La vio otra vez nada más salir del ascensor en el piso décimo quinto: ella estaba mirando la puerta que se abría, y a Abengoa le pareció que la miraba con mucho miedo, aunque la expresión en la cara de ella cambió instantáneamente cuando los dos se encontraron. Estaba inclinada, una rodilla más alta que la otra, una mano tratando de ajustar en el pie izquierdo un zapato negro de tacón. La mucama vieja limpiaba en el otro extremo del pasillo el marco dorado de un cuadro.
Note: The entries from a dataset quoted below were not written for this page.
===== src/rtl/mbist_pkg.sv =====
// Shared types and default constants for the MBIST run sequencer.
package mbist_pkg;

   typedef enum logic [2:0] {
      ST_IDLE,
      ST_RST,
      ST_RUN,
      ST_DIAG,
      ST_DONE
   } mbist_state_e;

   localparam int unsigned MBIST_RST_CYC_DEF     = 4;
   localparam int unsigned MBIST_TIMEOUT_CYC_DEF = 32'h00FF_FFFF;

endpackage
-Se me ha torcido -dijo ella- Según caminaba casi me caí.

-¿Se ha hecho usted daño? -Abengoa imitaba al hablarme el tono caballeroso que empleó con ella-. Si me lo permite, le ayudo.

-Estaba por pedírselo.

Comprendió enseguida, me dijo, que la torcedura era un pretexto: ella se incorporó apoyándose en él, lo tomó del brazo mientras caminaban hacia la puerta de su habitación, le pasó la llave para que abriese él. Abengoa cerró por dentro, y antes de que se volviera la mujer ya le abrazaba la espalda, aplastando contra él sus caderas, moviéndose onduladamente, rozándolo sin el menor residuo de pudor. Aquí debo repetir, no sin embarrassment, las mismas palabras que me dijo Abengoa: "Restregándoseme toda".
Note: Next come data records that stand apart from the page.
[src/rtl/mem_bus_arbiter.sv]
// Round-robin arbiter sharing one valid/ready memory bus between two masters,
// with a per-transaction watchdog that force-completes unacknowledged requests.
module mem_bus_arbiter #(
    parameter int unsigned TIMEOUT_CYCLES = 255,
    parameter logic [31:0] ERR_RDATA      = 32'hDEAD_BEEF
) (
    input  logic        clk,
    input  logic        reset,
    input  logic        m0_valid,
    input  logic        m0_instr,
    input  logic [31:0] m0_addr,
    input  logic [31:0] m0_wdata,
    input  logic [3:0]  m0_wstrb,
    output logic        m0_ready,
    output logic [31:0] m0_rdata,
    input  logic        m1_valid,
    input  logic        m1_instr,
    input  logic [31:0] m1_addr,
    input  logic [31:0] m1_wdata,
    input  logic [3:0]  m1_wstrb,
    output logic        m1_ready,
    output logic [31:0] m1_rdata,
    output logic        s_valid,
    output logic        s_instr,
    output logic [31:0] s_addr,
    output logic [31:0] s_wdata,
    output logic [3:0]  s_wstrb,
    input  logic        s_ready,
    input  logic [31:0] s_rdata,
    output logic        timeout_err,
    output logic [31:0] err_addr,
    input  logic        err_clear
);

    localparam int unsigned     CNT_W    = $clog2(TIMEOUT_CYCLES + 1);
    localparam logic [CNT_W-1:0] CNT_LAST = CNT_W'(TIMEOUT_CYCLES - 1);

    typedef enum logic [1:0] {
        IDLE   = 2'd0,
        GRANT0 = 2'd1,
        GRANT1 = 2'd2
    } state_t;

    state_t            state;
    state_t            state_nxt;
    logic              last_grant;
    logic [CNT_W-1:0]  cnt;
    logic              err_flag;
    logic [31:0]       err_addr_q;
    logic              own_valid;
    logic              own_done;
    logic              own_timeout;

    // Owner's request status: completion by slave or by the watchdog
    always_comb begin
        own_valid = 1'b0;
        case (state)
            GRANT0:  own_valid = m0_valid;
            GRANT1:  own_valid = m1_valid;
            default: own_valid = 1'b0;
        endcase
        own_done    = own_valid & s_ready;
        own_timeout = own_valid & ~s_ready & (cnt == CNT_LAST);
    end

    // State register
    always_ff @(posedge clk) begin
        if (reset) state <= IDLE;
        else       state <= state_nxt;
    end

    // Next-state: round-robin arbitration in IDLE, release on done/timeout/abandon
    always_comb begin
        state_nxt = state;
        case (state)
            IDLE: begin
                if (m0_valid && !m1_valid)      state_nxt = GRANT0;
                else if (m1_valid && !m0_valid) state_nxt = GRANT1;
                else if (m0_valid && m1_valid)  state_nxt = last_grant ? GRANT0 : GRANT1;
            end
            GRANT0, GRANT1: begin
                if (!own_valid || own_done || own_timeout) state_nxt = IDLE;
            end
            default: state_nxt = IDLE;
        endcase
    end

    // Remember the most recent grantee for tie-breaking
    always_ff @(posedge clk) begin
        if (reset) begin
            last_grant <= 1'b1;
        end else if (state == IDLE) begin
            if (state_nxt == GRANT0)      last_grant <= 1'b0;
            else if (state_nxt == GRANT1) last_grant <= 1'b1;
        end
    end

    // Watchdog counter: cleared while idle, saturating count of unacknowledged grant cycles
    always_ff @(posedge clk) begin
        if (reset) begin
            cnt <= '0;
        end else if (state == IDLE) begin
            cnt <= '0;
        end else if (!s_ready && cnt < CNT_LAST) begin
            cnt <= cnt + CNT_W'(1);
        end
    end

    // Sticky timeout flag and address capture; a new timeout beats err_clear
    always_ff @(posedge clk) begin
        if (reset) begin
            err_flag   <= 1'b0;
            err_addr_q <= '0;
        end else if (own_timeout) begin
            err_flag   <= 1'b1;
            err_addr_q <= s_addr;
        end else if (err_clear) begin
            err_flag   <= 1'b0;
        end
    end

    // Output steering: owner's fields to the slave, slave response to the owner only
    always_comb begin
        s_valid     = 1'b0;
        s_instr     = 1'b0;
        s_addr      = '0;
        s_wdata     = '0;
        s_wstrb     = '0;
        m0_ready    = 1'b0;
        m0_rdata    = '0;
        m1_ready    = 1'b0;
        m1_rdata    = '0;
        timeout_err = 1'b0;
        err_addr    = '0;
        if (!reset) begin
            timeout_err = err_flag;
            err_addr    = err_addr_q;
            case (state)
                GRANT0: begin
                    s_valid  = m0_valid;
                    s_instr  = m0_instr;
                    s_addr   = m0_addr;
                    s_wdata  = m0_wdata;
                    s_wstrb  = m0_wstrb;
                    m0_ready = own_done | own_timeout;
                    m0_rdata = own_timeout ? ERR_RDATA : s_rdata;
                end
                GRANT1: begin
                    s_valid  = m1_valid;
                    s_instr  = m1_instr;
                    s_addr   = m1_addr;
                    s_wdata  = m1_wdata;
                    s_wstrb  = m1_wstrb;
                    m1_ready = own_done | own_timeout;
                    m1_rdata = own_timeout ? ERR_RDATA : s_rdata;
                end
                default: ;
            endcase
        end
    end

endmodule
Es obvio que no me ahorró a continuación detalles sobre su performance, que aún pareciéndole a él inusitados seguían muy estrechamente las secuencias narrativas de las adult movies, al menos en lo que concernía a la insaciabilidad de la mujer y a lo infatigable de su propia potencia, así como a determinados topo¡ del discurso pornográfico que inciden en prácticas sexuales no connotativas de la reproducción, y por lo tanto potencialmente transgresoras. En el clímax de su relato, Abengoa se olvidaba de todo, hasta de que dicho relato presuponía un destinatario, es decir, yo. Cuando me dijo que se quedaron dormidos después del amanecer tenía una sonrisa casi obscena de satisfacción, que me hizo pensar en la discutida hipótesis de Andrea Billington sobre una posible textual ejaculation.

-Por la mañana nos dimos cuenta de que no sabíamos nuestros nombres -dijo Abengoa con orgullo, con vanagloria íntima-. Se llama Carlota. Carlota Fainberg. Y no voy a verla nunca más en mi vida.